I run Avira on all my windows computers with no problem. I brought my nephew's two computers here to fix (hardware), patch and cleanup. They are both Dell Dimension 2400 models and my husband uses a Dell Dimension 2400. On one computer with 256MB Avira was okay. The computer is slow so there is no getting around that. On the other that I added a 256MB stick to so the computer now has 512MB, Avira slowed the computer down terribly. Getting the programs to show when I clicked the Start button and getting the right click menu to appear was agonizing. I remove Avira and replaced it with MS Security Essentials and I do not see the slowdowns.

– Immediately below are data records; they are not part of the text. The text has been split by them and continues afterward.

File: config.mk
export PLATFORM = sky130hd
export DESIGN_NAME = lut_multi_read
export DESIGN_NICKNAME = d
export VERILOG_FILES = /design/src/rtl/lut_multi_read_pkg.sv /design/src/rtl/lut_read_lane.sv /design/src/rtl/lut_multi_read.sv
export SDC_FILE = /design/constraint.sdc
export NUM_CORES = 1
export LEC_CHECK = 0
export CORE_AREA = 10 10 161 163
export CTS_BUF_LIST = sky130_fd_sc_hd__clkbuf_8 sky130_fd_sc_hd__clkbuf_16
export DETAILED_ROUTE_END_ITERATION = 8
export DIE_AREA = 0 0 171 173
export PLACE_DENSITY = 0.68
export SLEW_MARGIN = 40
export SYNTH_ARGS = -nofsm -noshare
export SYNTH_HDL_FRONTEND = slang
export SYNTH_HIERARCHICAL = 1
export SYNTH_SLANG_ARGS = --single-unit
File: constraint.sdc
create_clock -name clk -period 2.2 [get_ports clk]
set_input_delay 0.33 -clock clk [delete_from_list [all_inputs] [get_ports clk]]
set_output_delay 0.33 -clock clk [all_outputs]
set_load 0.02 [all_outputs]
File: src/rtl/lut_multi_read_pkg.sv
`default_nettype none
// ============================================================================
//  Module      : lut_multi_read_pkg
//  Description : Shared types and helpers for the multi-lane lookup-table unit
//  Revision    : 1.0 - initial release
// ============================================================================
package lut_multi_read_pkg;

    // Loader state: waiting for a run, or streaming a table burst into RAM
    typedef enum logic [0:0] {
        ST_IDLE = 1'b0,
        ST_LOAD = 1'b1
    } load_state_t;

    // Narrowest register width allowed for the lane-select pipeline
    localparam int C_MIN_SEL_BITS = 1;

    // Number of index bits selecting an entry inside one RAM word (0 if DIFF=1)
    function automatic int calc_sel_w(input int diff);
        int w;
        w = 0;
        for (int i = 0; i < 31; i++) begin
            if ((1 << i) < diff) begin
                w = i + 1;
            end
        end
        return w;
    endfunction

    // Bit offset of lane `lane` inside a packed per-lane bus of `width`-bit fields
    function automatic int lane_lsb(input int lane, input int width);
        return lane * width;
    endfunction

endpackage
`default_nettype wire

File: src/rtl/lut_read_lane.sv
`default_nettype none
// ============================================================================
//  Module      : lut_read_lane
//  Description : One read lane: index -> RAM word address, entry-select
//                pipeline and DIFF:1 slice mux. Fixed 2-cycle latency.
//  Revision    : 1.0 - initial release
// ============================================================================
module lut_read_lane #(
    parameter int DATA_W     = 32,
    parameter int AXI_DATA_W = 32,
    parameter int ADDR_W     = 16
) (
    input  logic                  clk,
    input  logic                  rst,
    input  logic                  i_bank,
    input  logic                  i_ping_pong,
    input  logic [DATA_W-1:0]     i_idx,
    input  logic [AXI_DATA_W-1:0] i_rd_data,
    output logic [ADDR_W-1:0]     o_rd_addr,
    output logic [DATA_W-1:0]     o_data
);
    import lut_multi_read_pkg::*;

    localparam int DIFF     = AXI_DATA_W / DATA_W;
    localparam int SEL_W    = calc_sel_w(DIFF);
    localparam int SEL_BITS = (SEL_W > 0) ? SEL_W : C_MIN_SEL_BITS;

    logic [DATA_W+ADDR_W-1:0] w_idx_ext;
    logic [ADDR_W-1:0]        w_word;
    logic [ADDR_W-1:0]        w_rd_addr;
    logic [SEL_BITS-1:0]      w_sel;
    logic [ADDR_W-1:0]        r_rd_addr;
    logic [SEL_BITS-1:0]      r_sel0;
    logic [SEL_BITS-1:0]      r_sel1;
    logic                     w_unused_idx;

    // Zero-extend before shifting so narrow indices still fill the address;
    // index bits above the addressable range simply drop off.
    assign w_idx_ext    = {{ADDR_W{1'b0}}, i_idx} >> SEL_W;
    assign w_word       = w_idx_ext[ADDR_W-1:0];
    assign w_unused_idx = ^w_idx_ext;

    // Reads come from the bank the loader is not currently filling
    assign w_rd_addr = i_ping_pong ? {~i_bank, w_word[ADDR_W-2:0]} : w_word;

    generate
        if (SEL_W > 0) begin : g_sel
            assign w_sel = i_idx[SEL_BITS-1:0];
        end else begin : g_no_sel
            assign w_sel = '0;
        end
    endgenerate

    // Register the RAM address and carry the entry select alongside the RAM latency
    always_ff @(posedge clk or posedge rst) begin
        if (rst) begin
            r_rd_addr <= '0;
            r_sel0    <= '0;
            r_sel1    <= '0;
        end else begin
            r_rd_addr <= w_rd_addr;
            r_sel0    <= w_sel;
            r_sel1    <= r_sel0;
        end
    end

    // Pick the DATA_W entry out of the returned RAM word
    always_comb begin
        o_data = i_rd_data[DATA_W-1:0];
        for (int s = 0; s < DIFF; s++) begin
            if (int'(r_sel1) == s) begin
                o_data = i_rd_data[s*DATA_W +: DATA_W];
            end
        end
    end

    assign o_rd_addr = r_rd_addr;

endmodule
`default_nettype wire

File: src/rtl/lut_multi_read.sv
`default_nettype none
// ============================================================================
//  Module      : lut_multi_read
//  Description : Multi-lane lookup table. Loads a table over the databus into
//                a replicated RAM (optionally ping-pong banked) and serves
//                NUM_LANES indexed reads per cycle with 2-cycle latency.
//  Revision    : 1.0 - initial release
// ============================================================================
module lut_multi_read #(
    parameter int DATA_W     = 32,
    parameter int AXI_DATA_W = 32,
    parameter int AXI_ADDR_W = 32,
    parameter int ADDR_W     = 16,
    parameter int LEN_W      = 8,
    parameter int NUM_LANES  = 2
) (
    input  logic                            clk,
    input  logic                            rst,
    input  logic                            run,
    input  logic                            running,
    input  logic                            disabled,
    input  logic [AXI_ADDR_W-1:0]           ext_addr,
    input  logic [LEN_W-1:0]                length,
    input  logic                            pingPong,
    output logic                            databus_valid_0,
    input  logic                            databus_ready_0,
    output logic [AXI_ADDR_W-1:0]           databus_addr_0,
    input  logic [AXI_DATA_W-1:0]           databus_rdata_0,
    output logic [AXI_DATA_W-1:0]           databus_wdata_0,
    output logic [AXI_DATA_W/8-1:0]         databus_wstrb_0,
    output logic [LEN_W-1:0]                databus_len_0,
    input  logic                            databus_last_0,
    output logic                            done,
    input  logic [NUM_LANES*DATA_W-1:0]     in_i,
    output logic [NUM_LANES*DATA_W-1:0]     out_o,
    output logic [NUM_LANES*ADDR_W-1:0]     ext_rd_addr_o,
    output logic [NUM_LANES-1:0]            ext_rd_en_o,
    input  logic [NUM_LANES*AXI_DATA_W-1:0] ext_rd_data_i,
    output logic                            ext_wr_en_o,
    output logic [ADDR_W-1:0]               ext_wr_addr_o,
    output logic [AXI_DATA_W-1:0]           ext_wr_data_o
);
    import lut_multi_read_pkg::*;

    load_state_t           r_state;
    load_state_t           w_state_next;
    logic                  r_bank;
    logic                  r_done;
    logic [ADDR_W-1:0]     r_wr_cnt;
    logic [ADDR_W-1:0]     w_wr_cnt_inc;
    logic [ADDR_W-1:0]     w_wr_cnt_next;
    logic [AXI_ADDR_W-1:0] r_ext_addr;
    logic                  w_start;
    logic                  w_beat;
    logic                  w_unused;

    assign w_unused = running;
    assign w_start  = run & ~disabled;

    // In ping-pong mode the counter lives in half the space, the MSB being the bank
    assign w_wr_cnt_inc  = r_wr_cnt + ADDR_W'(1);
    assign w_wr_cnt_next = pingPong ? {1'b0, w_wr_cnt_inc[ADDR_W-2:0]} : w_wr_cnt_inc;

    // Loader state register
    always_ff @(posedge clk or posedge rst) begin
        if (rst) begin
            r_state <= ST_IDLE;
        end else begin
            r_state <= w_state_next;
        end
    end

    // Loader next state, bus request and write strobe; a restart beats a last beat
    always_comb begin
        w_state_next    = r_state;
        databus_valid_0 = 1'b0;
        ext_wr_en_o     = 1'b0;
        w_beat          = 1'b0;
        case (r_state)
            ST_IDLE: begin
                if (w_start) begin
                    w_state_next = ST_LOAD;
                end
            end
            ST_LOAD: begin
                databus_valid_0 = 1'b1;
                w_beat          = databus_ready_0;
                ext_wr_en_o     = databus_ready_0;
                if (w_start) begin
                    w_state_next = ST_LOAD;
                end else if (databus_ready_0 && databus_last_0) begin
                    w_state_next = ST_IDLE;
                end
            end
            default: w_state_next = ST_IDLE;
        endcase
    end

    // Bank select, write counter, latched source address and completion flag
    always_ff @(posedge clk or posedge rst) begin
        if (rst) begin
            r_bank     <= 1'b0;
            r_wr_cnt   <= '0;
            r_done     <= 1'b1;
            r_ext_addr <= '0;
        end else begin
            if (run) begin
                r_bank <= pingPong ? ~r_bank : 1'b0;
            end
            if (w_start) begin
                r_ext_addr <= ext_addr;
                r_wr_cnt   <= '0;
                r_done     <= 1'b0;
            end else if (w_beat) begin
                r_wr_cnt <= w_wr_cnt_next;
                if (databus_last_0) begin
                    r_done <= 1'b1;
                end
            end
        end
    end

    assign ext_wr_addr_o   = pingPong ? {r_bank, r_wr_cnt[ADDR_W-2:0]} : r_wr_cnt;
    assign ext_wr_data_o   = databus_rdata_0;
    assign databus_addr_0  = r_ext_addr;
    assign databus_len_0   = length;
    assign databus_wdata_0 = '0;
    assign databus_wstrb_0 = '0;
    assign done            = r_done;
    assign ext_rd_en_o     = '1;

    generate
        for (genvar k = 0; k < NUM_LANES; k++) begin : g_lane
            localparam int C_IDX_LSB  = lane_lsb(k, DATA_W);
            localparam int C_ADDR_LSB = lane_lsb(k, ADDR_W);
            localparam int C_RAM_LSB  = lane_lsb(k, AXI_DATA_W);

            lut_read_lane #(
                .DATA_W     (DATA_W),
                .AXI_DATA_W (AXI_DATA_W),
                .ADDR_W     (ADDR_W)
            ) u_lane (
                .clk         (clk),
                .rst         (rst),
                .i_bank      (r_bank),
                .i_ping_pong (pingPong),
                .i_idx       (in_i[C_IDX_LSB +: DATA_W]),
                .i_rd_data   (ext_rd_data_i[C_RAM_LSB +: AXI_DATA_W]),
                .o_rd_addr   (ext_rd_addr_o[C_ADDR_LSB +: ADDR_W]),
                .o_data      (out_o[C_IDX_LSB +: DATA_W])
            );
        end
    endgenerate

endmodule
`default_nettype wire
**src/rtl/fifo_burst_reader_if.sv**
```systemverilog
// FIFO read-port and downstream stream signals of the burst reader, bundled as one port.
// The master modport is the reader; the slave modport is the FIFO plus the downstream sink.
interface fifo_burst_reader_if #(
    parameter int WIDTH = 8,
    parameter int PTR   = 4
);
    logic             fifo_rden;
    logic [WIDTH-1:0] fifo_dataout;
    logic             fifo_rdempty;
    logic [PTR:0]     fifo_rdusedw;
    logic [WIDTH-1:0] out_data;
    logic             out_valid;
    logic             out_ready;
    logic             out_sop;
    logic             out_eop;

    modport master (
        output fifo_rden,
        input  fifo_dataout,
        input  fifo_rdempty,
        input  fifo_rdusedw,
        output out_data,
        output out_valid,
        input  out_ready,
        output out_sop,
        output out_eop
    );

    modport slave (
        input  fifo_rden,
        output fifo_dataout,
        output fifo_rdempty,
        output fifo_rdusedw,
        input  out_data,
        input  out_valid,
        output out_ready,
        input  out_sop,
        input  out_eop
    );
endinterface

```
**src/rtl/fifo_burst_reader.sv**
```systemverilog
// Drains the async FIFO read side in bursts of up to BURST_LEN words, tagged with sop/eop.
// Latency: word leaves 2 cycles after its read request; backpressure: out_ready stalls the 2-entry skid, which throttles fifo_rden.
module fifo_burst_reader #(
    parameter int WIDTH     = 8,
    parameter int PTR       = 4,
    parameter int BURST_LEN = 8,
    parameter int TIMEOUT   = 32
) (
    input  logic                rdclk,
    input  logic                reset_,
    fifo_burst_reader_if.master bus,
    output logic [15:0]         burst_cnt,
    output logic                dbg
);
    localparam int TW = $clog2(TIMEOUT + 1);
    localparam int RW = PTR + 1;
    localparam int TO_LAST_I = TIMEOUT - 1;
    localparam logic [RW-1:0] BL      = BURST_LEN[RW-1:0];
    localparam logic [TW-1:0] TO_LAST = TO_LAST_I[TW-1:0];

    typedef enum logic [1:0] {IDLE, BURST, DRAIN} state_t;

    typedef struct packed {
        logic             sop;
        logic             eop;
        logic [WIDTH-1:0] dat;
    } entry_t;

    state_t        state, state_nxt;
    logic [TW-1:0] timer, timer_nxt;
    logic [RW-1:0] remaining, remaining_nxt;
    logic          first, first_nxt;
    logic [15:0]   burst_cnt_nxt;

    logic          inflight;
    logic          inflight_sop;
    logic          inflight_eop;
    entry_t        skid0, skid1;
    entry_t        in_entry;
    logic [1:0]    occ;
    logic [2:0]    fill;
    logic          pop;
    logic          rden;

    assign pop      = (occ != 2'd0) && bus.out_ready;
    // Entries that will be held after this edge if no new read is issued.
    assign fill     = {1'b0, occ} + {2'b00, inflight} - {2'b00, pop};
    assign in_entry = '{sop: inflight_sop, eop: inflight_eop, dat: bus.fifo_dataout};

    always_comb begin
        state_nxt     = state;
        timer_nxt     = timer;
        remaining_nxt = remaining;
        first_nxt     = first;
        burst_cnt_nxt = burst_cnt;
        rden          = 1'b0;
        case (state)
            IDLE: begin
                if (bus.fifo_rdusedw != '0) begin
                    if (bus.fifo_rdusedw >= BL || timer == TO_LAST) begin
                        state_nxt     = BURST;
                        remaining_nxt = (bus.fifo_rdusedw >= BL) ? BL : bus.fifo_rdusedw;
                        first_nxt     = 1'b1;
                        timer_nxt     = '0;
                    end else begin
                        timer_nxt = timer + TW'(1);
                    end
                end else begin
                    timer_nxt = '0;
                end
            end
            BURST: begin
                // An empty glitch only pauses the burst; remaining is held until data returns.
                rden = !bus.fifo_rdempty && (remaining != '0) && (fill < 3'd2);
                if (rden) begin
                    remaining_nxt = remaining - RW'(1);
                    first_nxt     = 1'b0;
                    if (remaining == RW'(1)) begin
                        state_nxt = DRAIN;
                    end
                end
            end
            DRAIN: begin
                if (!inflight && (occ == 2'd0 || (occ == 2'd1 && pop))) begin
                    state_nxt     = IDLE;
                    burst_cnt_nxt = burst_cnt + 16'd1;
                end
            end
            default: state_nxt = IDLE;
        endcase
    end

    always_ff @(posedge rdclk or negedge reset_) begin
        if (!reset_) begin
            state     <= IDLE;
            timer     <= '0;
            remaining <= '0;
            first     <= 1'b0;
            burst_cnt <= '0;
        end else begin
            state     <= state_nxt;
            timer     <= timer_nxt;
            remaining <= remaining_nxt;
            first     <= first_nxt;
            burst_cnt <= burst_cnt_nxt;
        end
    end

    always_ff @(posedge rdclk or negedge reset_) begin
        if (!reset_) begin
            inflight     <= 1'b0;
            inflight_sop <= 1'b0;
            inflight_eop <= 1'b0;
            skid0        <= '0;
            skid1        <= '0;
            occ          <= 2'd0;
        end else begin
            inflight     <= rden;
            inflight_sop <= rden & first;
            inflight_eop <= rden & (remaining == RW'(1));
            case ({inflight, pop})
                2'b10: begin
                    if (occ == 2'd0) begin
                        skid0 <= in_entry;
                    end else begin
                        skid1 <= in_entry;
                    end
                    occ <= occ + 2'd1;
                end
                2'b01: begin
                    skid0 <= skid1;
                    occ   <= occ - 2'd1;
                end
                2'b11: begin
                    // Push and pop together: occupancy unchanged, no bubble.
                    if (occ == 2'd2) begin
                        skid0 <= skid1;
                        skid1 <= in_entry;
                    end else begin
                        skid0 <= in_entry;
                    end
                end
                default: ;
            endcase
        end
    end

    assign bus.fifo_rden = rden;
    assign bus.out_valid = (occ != 2'd0);
    assign bus.out_data  = skid0.dat;
    assign bus.out_sop   = skid0.sop & (occ != 2'd0);
    assign bus.out_eop   = skid0.eop & (occ != 2'd0);
    assign dbg           = 1'b0;
endmodule

```
**src/flat_wrapper.sv**
```systemverilog
// flat-port wrapper written by rule: the top's interface ports become plain ports
module fifo_burst_reader_flat 
#(
    parameter int WIDTH     = 8,
    parameter int PTR       = 4,
    parameter int BURST_LEN = 8,
    parameter int TIMEOUT   = 32
)
  (rdclk, reset_, burst_cnt, dbg, bus_fifo_rden, bus_fifo_dataout, bus_fifo_rdempty, bus_fifo_rdusedw, bus_out_data, bus_out_valid, bus_out_ready, bus_out_sop, bus_out_eop);
  fifo_burst_reader_if #(.WIDTH(WIDTH), .PTR(PTR)) bus_i ();
  input  logic rdclk;
  input  logic reset_;
  output logic [15:0] burst_cnt;
  output logic dbg;
  output wire logic [$bits(bus_i.fifo_rden)-1:0] bus_fifo_rden;
  input wire logic [$bits(bus_i.fifo_dataout)-1:0] bus_fifo_dataout;
  input wire logic [$bits(bus_i.fifo_rdempty)-1:0] bus_fifo_rdempty;
  input wire logic [$bits(bus_i.fifo_rdusedw)-1:0] bus_fifo_rdusedw;
  output wire logic [$bits(bus_i.out_data)-1:0] bus_out_data;
  output wire logic [$bits(bus_i.out_valid)-1:0] bus_out_valid;
  input wire logic [$bits(bus_i.out_ready)-1:0] bus_out_ready;
  output wire logic [$bits(bus_i.out_sop)-1:0] bus_out_sop;
  output wire logic [$bits(bus_i.out_eop)-1:0] bus_out_eop;
  assign bus_fifo_rden = bus_i.fifo_rden;
  assign bus_i.fifo_dataout = bus_fifo_dataout;
  assign bus_i.fifo_rdempty = bus_fifo_rdempty;
  assign bus_i.fifo_rdusedw = bus_fifo_rdusedw;
  assign bus_out_data = bus_i.out_data;
  assign bus_out_valid = bus_i.out_valid;
  assign bus_i.out_ready = bus_out_ready;
  assign bus_out_sop = bus_i.out_sop;
  assign bus_out_eop = bus_i.out_eop;
  fifo_burst_reader #(.WIDTH(WIDTH), .PTR(PTR), .BURST_LEN(BURST_LEN), .TIMEOUT(TIMEOUT)) u_core (.rdclk(rdclk), .reset_(reset_), .bus(bus_i), .burst_cnt(burst_cnt), .dbg(dbg));
endmodule
```
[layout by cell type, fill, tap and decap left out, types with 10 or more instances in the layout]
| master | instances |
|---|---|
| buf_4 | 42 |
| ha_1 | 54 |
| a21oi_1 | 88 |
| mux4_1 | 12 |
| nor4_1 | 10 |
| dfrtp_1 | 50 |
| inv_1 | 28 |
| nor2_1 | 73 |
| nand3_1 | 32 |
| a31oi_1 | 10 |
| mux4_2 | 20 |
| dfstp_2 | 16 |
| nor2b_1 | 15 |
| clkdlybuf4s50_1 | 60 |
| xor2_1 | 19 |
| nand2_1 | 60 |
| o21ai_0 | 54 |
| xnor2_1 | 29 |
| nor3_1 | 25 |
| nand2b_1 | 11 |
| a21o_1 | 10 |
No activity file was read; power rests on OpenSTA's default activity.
<file path="config.mk">
export PLATFORM = sky130hd
export DESIGN_NAME = prog_loader
export DESIGN_NICKNAME = d
export VERILOG_FILES = /design/src/rtl/prog_loader.sv
export SDC_FILE = /design/constraint.sdc
export NUM_CORES = 1
export LEC_CHECK = 0
export ABC_AREA = 1
export CAP_MARGIN = 5
export CORE_MARGIN = 5
export CORE_UTILIZATION = 50
export DETAILED_ROUTE_END_ITERATION = 8
export PLACE_DENSITY_LB_ADDON = 0.12
export SLEW_MARGIN = 40
export SYNTH_ARGS = -nofsm -noshare
export SYNTH_HDL_FRONTEND = slang
export SYNTH_SLANG_ARGS = --single-unit
</file>
<file path="constraint.sdc">
create_clock -name clk -period 1.8 [get_ports clk]
set_input_delay 0.36 -clock clk [delete_from_list [all_inputs] [get_ports clk]]
set_output_delay 0.36 -clock clk [all_outputs]
set_load 0.1 [all_outputs]
</file>
==> src/rtl/branch_predictor_bht.sv <==
// Direct-mapped branch target buffer with per-entry saturating direction counters.
// Optional statistics outputs are enabled by defining BP_STATS_EN.
module branch_predictor_bht #(
  parameter int unsigned ENTRIES = 16,
  parameter int unsigned PC_W    = 32,
  parameter int unsigned CTR_W   = 2
) (
  input  logic            clk,
  input  logic            reset,
  input  logic [PC_W-1:0] fetch_pc,
  output logic            pred_hit,
  output logic            pred_taken,
  output logic [PC_W-1:0] pred_target,
  input  logic            res_valid,
  input  logic [PC_W-1:0] res_pc,
  input  logic            res_taken,
  input  logic [PC_W-1:0] res_target,
  input  logic            res_pred_hit,
  input  logic            res_pred_taken,
  input  logic [PC_W-1:0] res_pred_target,
  output logic [1:0]      muxpc,
  output logic            flush,
  output logic            mispredict
`ifdef BP_STATS_EN
  ,
  output logic [31:0]     stat_branches,
  output logic [31:0]     stat_mispredicts
`endif
);

  localparam int unsigned IDX_W = $clog2(ENTRIES);
  localparam int unsigned TAG_W = PC_W - IDX_W - 2;
  localparam logic [CTR_W-1:0] CTR_MAX  = '1;
  localparam logic [CTR_W-1:0] CTR_WEAK = CTR_W'(1) << (CTR_W - 1);

  logic [ENTRIES-1:0] valid_q;
  logic [TAG_W-1:0]   tag_q    [ENTRIES];
  logic [PC_W-1:0]    target_q [ENTRIES];
  logic [CTR_W-1:0]   ctr_q    [ENTRIES];
  logic               mispredict_q;

  logic [IDX_W-1:0] f_idx, r_idx;
  logic [TAG_W-1:0] f_tag, r_tag;
  logic             r_hit, upd_en, mis_taken, mis_not_taken;
  logic [CTR_W-1:0] ctr_cur, ctr_d;
  logic [PC_W-1:0]  target_d;
  logic             unused_pc_bits;

  assign f_idx = fetch_pc[IDX_W+1:2];
  assign f_tag = fetch_pc[PC_W-1:IDX_W+2];
  assign r_idx = res_pc[IDX_W+1:2];
  assign r_tag = res_pc[PC_W-1:IDX_W+2];
  assign unused_pc_bits = ^{fetch_pc[1:0], res_pc[1:0]};

  always_comb begin
    pred_hit    = valid_q[f_idx] && (tag_q[f_idx] == f_tag);
    pred_taken  = pred_hit && ctr_q[f_idx][CTR_W-1];
    pred_target = pred_hit ? target_q[f_idx] : '0;
  end

  // A resolution redirect always overrides the fetch-side prediction.
  always_comb begin
    mis_taken     = res_valid && res_taken &&
                    (!res_pred_taken || (res_pred_target != res_target));
    mis_not_taken = res_valid && !res_taken && res_pred_taken;
    flush         = mis_taken || mis_not_taken;
    if (mis_taken)          muxpc = 2'd3;
    else if (mis_not_taken) muxpc = 2'd2;
    else if (pred_taken)    muxpc = 2'd1;
    else                    muxpc = 2'd0;
  end

  // A stale hit (entry replaced since fetch) is treated as a miss.
  always_comb begin
    r_hit   = res_pred_hit && valid_q[r_idx] && (tag_q[r_idx] == r_tag);
    upd_en  = res_valid && (r_hit || res_taken);
    ctr_cur = ctr_q[r_idx];
    ctr_d   = CTR_WEAK;
    if (r_hit) begin
      if (res_taken) ctr_d = (ctr_cur == CTR_MAX) ? ctr_cur : ctr_cur + CTR_W'(1);
      else           ctr_d = (ctr_cur == '0)      ? ctr_cur : ctr_cur - CTR_W'(1);
    end
    target_d = res_taken ? res_target : target_q[r_idx];
  end

  always_ff @(posedge clk or posedge reset) begin
    if (reset) begin
      valid_q      <= '0;
      mispredict_q <= 1'b0;
    end else begin
      if (upd_en) valid_q[r_idx] <= 1'b1;
      mispredict_q <= flush;
    end
  end

  always_ff @(posedge clk) begin
    if (upd_en && !reset) begin
      tag_q[r_idx]    <= r_tag;
      target_q[r_idx] <= target_d;
      ctr_q[r_idx]    <= ctr_d;
    end
  end

  assign mispredict = mispredict_q;

`ifdef BP_STATS_EN
  logic [31:0] stat_br_q, stat_mis_q;

  always_ff @(posedge clk or posedge reset) begin
    if (reset) begin
      stat_br_q  <= '0;
      stat_mis_q <= '0;
    end else begin
      if (res_valid && (stat_br_q != '1)) stat_br_q  <= stat_br_q + 32'd1;
      if (flush && (stat_mis_q != '1))    stat_mis_q <= stat_mis_q + 32'd1;
    end
  end

  assign stat_branches    = stat_br_q;
  assign stat_mispredicts = stat_mis_q;
`endif

endmodule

I can't explain why on three computers of the same model, Avira works fine on two of them but doesn't on the third. |
Interesting. I bet some incompatibility with installed components comes into play, as well as machine specs. Been reading up on this. My trigger finger on the install the downloaded avira file. I decided I didn't like the panda cloud cpu numbers, and noticeable os startup slowdown and added 2 or so seconds starting various aps. I went back to immunet. I also read some people saw MSE use too many cpu percentage, so I was steering away from trying that one. Avira seemed to get mostly reviewed as memory and cpu light. One major av independent tester rated it the lightest free and forth lightest (ahead of eset and behind sophos, k7, and escan, but didn't test vipr or immunet or threatfire or panda cloud) of all its tested, and well ahead of MSE. However, immunet is claimed to be 35 times lighter than conventional AV--main complaint is no rootkit detection, but that is covered by incredibly light threatfire. I get feeling by reading immunet is immature, and likely far behind the protection signture detection of panda or avira. But, the point is no cure worse than the virus. _________________ Thnx. But really, adulation isn't required.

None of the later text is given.